Una molecola per due tumori

Per entrambi i tumori le terapie oggi disponibili hanno un’efficacia molto limitata: gli uomini affetti da tumore della prostata resistente alla castrazione spesso presentano una prognosi sfavorevole, con una sopravvivenza stimata di 1-2 anni, mentre nei pazienti con tumore del rene avanzato o metastatico il tasso di sopravvivenza è molto basso. Ora però all’American Society of Clinical Oncology Genitourinary Symposium (ASCO GU), in corso in questi giorni a San Francisco, negli Stati Uniti, sono stati annunciati alcuni risultati che segnano un passo avanti nel trattamento dei due killer. Al centro della svolta terapeutica c’è cabozantinib, una piccola molecola che inibisce diversi recettori della tirosin-chinasi, coinvolti in processi cellulari normali e patologici come l’oncogenesi, la metastasi, l’angiogenesi tumorale (la crescita di nuovi vasi sanguigni di cui i tumori hanno bisogno per crescere), la resistenza ai farmaci, la modulazione delle attività immunitarie e il mantenimento del microambiente tumorale. In associazione con immunoterapia, cabozantinib migliora la sopravvivenza libera da progressione sia nel carcinoma della prostata metastatico resistente alla castrazione sia nel carcinoma a cellule renali avanzato.

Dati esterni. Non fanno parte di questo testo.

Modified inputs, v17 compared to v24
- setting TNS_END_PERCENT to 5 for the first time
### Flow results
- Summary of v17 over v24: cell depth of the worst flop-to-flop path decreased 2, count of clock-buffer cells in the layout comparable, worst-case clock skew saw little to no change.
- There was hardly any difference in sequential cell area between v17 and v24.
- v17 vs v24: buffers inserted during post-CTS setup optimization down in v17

I risultati nel tumore della prostata

Per il mCRPC parlano i risultati primari dettagliati dello studio di fase III CONTACT-02, relativi all’associazione di cabozantinib e atezolizumab rispetto al trattamento con una seconda terapia ormonale di nuova generazione (NHT) nei pazienti in cui la malattia è misurabile nei tessuti molli extra-pelvici ed è in progressione dopo una precedente terapia con NHT. Al follow-up mediano di 14,3 mesi, i dati hanno dimostrato un beneficio statisticamente significativo nella sopravvivenza libera da progressione dell’associazione (6,3 mesi per cabozantinib e atezolizumab rispetto ai 4,2 mesi ottenuti con la seconda terapia ormonale di nuova generazione). Anche per quanto riguarda la sopravvivenza globale i dati mostrano una tendenza al miglioramento per la combinazione, ma si tratta di dati ancora immaturi e lo studio proseguirà fino alla prossima analisi pianificata, anticipata al 2024. 

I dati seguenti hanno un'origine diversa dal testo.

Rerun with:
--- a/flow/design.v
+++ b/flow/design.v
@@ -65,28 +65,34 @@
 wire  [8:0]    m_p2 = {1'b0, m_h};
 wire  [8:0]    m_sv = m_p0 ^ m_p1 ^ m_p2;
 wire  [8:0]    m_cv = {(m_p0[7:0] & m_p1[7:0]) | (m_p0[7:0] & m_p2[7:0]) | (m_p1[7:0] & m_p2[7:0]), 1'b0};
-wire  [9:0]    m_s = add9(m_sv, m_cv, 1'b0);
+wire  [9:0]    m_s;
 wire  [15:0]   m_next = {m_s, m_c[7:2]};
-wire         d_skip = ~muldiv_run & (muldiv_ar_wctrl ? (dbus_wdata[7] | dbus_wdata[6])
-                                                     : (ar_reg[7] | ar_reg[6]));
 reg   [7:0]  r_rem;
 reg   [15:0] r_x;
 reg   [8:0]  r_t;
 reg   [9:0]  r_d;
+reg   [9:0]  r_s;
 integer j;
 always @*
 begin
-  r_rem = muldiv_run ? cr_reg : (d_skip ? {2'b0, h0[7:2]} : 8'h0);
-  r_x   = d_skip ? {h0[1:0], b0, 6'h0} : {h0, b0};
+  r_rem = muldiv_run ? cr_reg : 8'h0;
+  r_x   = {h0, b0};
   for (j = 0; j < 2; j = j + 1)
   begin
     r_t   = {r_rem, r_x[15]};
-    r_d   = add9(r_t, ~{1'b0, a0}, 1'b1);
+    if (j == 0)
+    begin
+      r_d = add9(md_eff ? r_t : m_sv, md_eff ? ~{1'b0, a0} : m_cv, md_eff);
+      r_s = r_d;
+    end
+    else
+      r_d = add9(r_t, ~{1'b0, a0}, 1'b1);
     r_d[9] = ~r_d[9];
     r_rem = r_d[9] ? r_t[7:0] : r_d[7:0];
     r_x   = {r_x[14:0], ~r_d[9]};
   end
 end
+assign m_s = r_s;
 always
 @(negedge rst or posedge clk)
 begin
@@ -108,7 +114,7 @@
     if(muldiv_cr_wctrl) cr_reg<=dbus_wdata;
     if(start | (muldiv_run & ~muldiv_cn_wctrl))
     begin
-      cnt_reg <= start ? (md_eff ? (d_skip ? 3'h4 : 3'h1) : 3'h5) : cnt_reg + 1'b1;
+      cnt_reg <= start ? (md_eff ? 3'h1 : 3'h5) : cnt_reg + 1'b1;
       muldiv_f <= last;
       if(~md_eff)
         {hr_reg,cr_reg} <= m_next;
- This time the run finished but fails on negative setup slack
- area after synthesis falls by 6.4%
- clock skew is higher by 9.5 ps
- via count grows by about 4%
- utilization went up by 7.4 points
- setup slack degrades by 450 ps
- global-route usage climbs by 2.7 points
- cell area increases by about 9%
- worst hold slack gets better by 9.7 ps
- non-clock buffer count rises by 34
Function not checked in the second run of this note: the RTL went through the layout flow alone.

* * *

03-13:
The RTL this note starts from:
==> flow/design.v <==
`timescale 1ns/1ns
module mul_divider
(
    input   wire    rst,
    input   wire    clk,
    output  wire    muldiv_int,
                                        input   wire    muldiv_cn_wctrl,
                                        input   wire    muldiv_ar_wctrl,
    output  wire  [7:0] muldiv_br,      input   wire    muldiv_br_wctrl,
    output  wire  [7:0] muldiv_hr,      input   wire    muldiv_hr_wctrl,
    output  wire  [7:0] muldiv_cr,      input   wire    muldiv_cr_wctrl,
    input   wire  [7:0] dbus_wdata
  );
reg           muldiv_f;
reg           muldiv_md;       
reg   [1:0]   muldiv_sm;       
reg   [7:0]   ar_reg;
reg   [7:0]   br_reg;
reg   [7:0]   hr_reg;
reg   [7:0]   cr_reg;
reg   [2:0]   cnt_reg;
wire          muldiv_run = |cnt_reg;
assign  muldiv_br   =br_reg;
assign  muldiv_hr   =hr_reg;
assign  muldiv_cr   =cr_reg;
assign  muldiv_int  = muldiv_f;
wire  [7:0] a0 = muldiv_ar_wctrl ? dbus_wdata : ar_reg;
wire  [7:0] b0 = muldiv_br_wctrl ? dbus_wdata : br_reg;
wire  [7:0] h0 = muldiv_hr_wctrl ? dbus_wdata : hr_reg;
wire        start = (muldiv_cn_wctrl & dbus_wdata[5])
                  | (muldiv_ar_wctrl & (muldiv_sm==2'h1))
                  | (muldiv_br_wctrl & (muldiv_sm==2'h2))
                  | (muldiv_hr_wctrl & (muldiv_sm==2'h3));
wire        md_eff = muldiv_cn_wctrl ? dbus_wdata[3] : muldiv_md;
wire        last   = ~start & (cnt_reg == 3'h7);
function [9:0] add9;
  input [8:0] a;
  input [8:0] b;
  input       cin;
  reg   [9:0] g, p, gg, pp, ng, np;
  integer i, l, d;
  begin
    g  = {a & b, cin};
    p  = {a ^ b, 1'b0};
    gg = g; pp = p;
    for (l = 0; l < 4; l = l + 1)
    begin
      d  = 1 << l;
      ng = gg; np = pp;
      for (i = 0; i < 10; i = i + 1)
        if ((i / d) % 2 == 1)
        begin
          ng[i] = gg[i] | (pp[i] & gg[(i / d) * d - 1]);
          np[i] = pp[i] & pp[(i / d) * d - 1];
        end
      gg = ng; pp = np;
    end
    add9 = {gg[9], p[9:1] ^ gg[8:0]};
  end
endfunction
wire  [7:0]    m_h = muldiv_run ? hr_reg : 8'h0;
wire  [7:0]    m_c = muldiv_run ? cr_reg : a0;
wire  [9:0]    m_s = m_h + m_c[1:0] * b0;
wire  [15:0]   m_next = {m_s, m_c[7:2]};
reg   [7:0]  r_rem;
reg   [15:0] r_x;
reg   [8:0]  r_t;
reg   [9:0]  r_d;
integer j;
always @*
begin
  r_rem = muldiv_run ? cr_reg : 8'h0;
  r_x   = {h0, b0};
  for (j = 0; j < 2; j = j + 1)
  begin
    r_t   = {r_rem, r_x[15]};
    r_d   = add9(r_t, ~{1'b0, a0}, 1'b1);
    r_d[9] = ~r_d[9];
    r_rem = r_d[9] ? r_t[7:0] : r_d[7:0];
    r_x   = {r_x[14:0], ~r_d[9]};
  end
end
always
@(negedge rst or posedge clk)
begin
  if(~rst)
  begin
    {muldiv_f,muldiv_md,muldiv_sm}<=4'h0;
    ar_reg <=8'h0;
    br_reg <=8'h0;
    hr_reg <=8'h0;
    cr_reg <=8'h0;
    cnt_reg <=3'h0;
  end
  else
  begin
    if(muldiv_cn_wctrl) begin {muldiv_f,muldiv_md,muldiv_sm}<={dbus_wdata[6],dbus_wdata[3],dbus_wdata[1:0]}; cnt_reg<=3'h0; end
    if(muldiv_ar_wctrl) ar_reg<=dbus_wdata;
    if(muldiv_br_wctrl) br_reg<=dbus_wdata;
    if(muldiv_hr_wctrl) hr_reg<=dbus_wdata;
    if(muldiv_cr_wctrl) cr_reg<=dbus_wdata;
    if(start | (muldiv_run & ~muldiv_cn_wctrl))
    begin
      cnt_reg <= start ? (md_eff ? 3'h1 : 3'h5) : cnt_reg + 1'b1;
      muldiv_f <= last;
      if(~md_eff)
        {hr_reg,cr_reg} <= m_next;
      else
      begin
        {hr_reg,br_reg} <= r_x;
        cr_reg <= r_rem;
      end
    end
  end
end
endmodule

I risultati nel tumore del rene

Nel caso dell’aRCC appaiono invece confortanti i dati del follow-up esteso di quattro anni dello studio di fase III CheckMate -9ER, anche questo presentato nell’ambito dell’ASCO GU. CheckMate -9ER ha valutato l’associazione di cabozantinib e nivolumab rispetto a sunitinib nei pazienti con questo carcinoma non precedentemente trattato. Con un follow-up mediano di 55,6 mesi per la sopravvivenza globale, la combinazione delle due molecole ha dimostrato un beneficio clinicamente significativo e sostenuto rispetto alla terapia con solo sunitinib, con un vantaggio mediano assoluto di 10,5 mesi (46,5 mesi rispetto a 36 mesi). Della combinazione beneficia anche la sopravvivenza libera da progressione, che si è mantenuta quasi doppia rispetto a quella ottenuta con sunitinib (16,4 mesi rispetto a 8,4). I dati di entrambi gli studi confermano quindi il ruolo di cabozantinib per i pazienti con tumori difficili, un’area oncologica ancora ricca di bisogni insoddisfatti dei pazienti, e dove le novità positive sono purtroppo una rarità.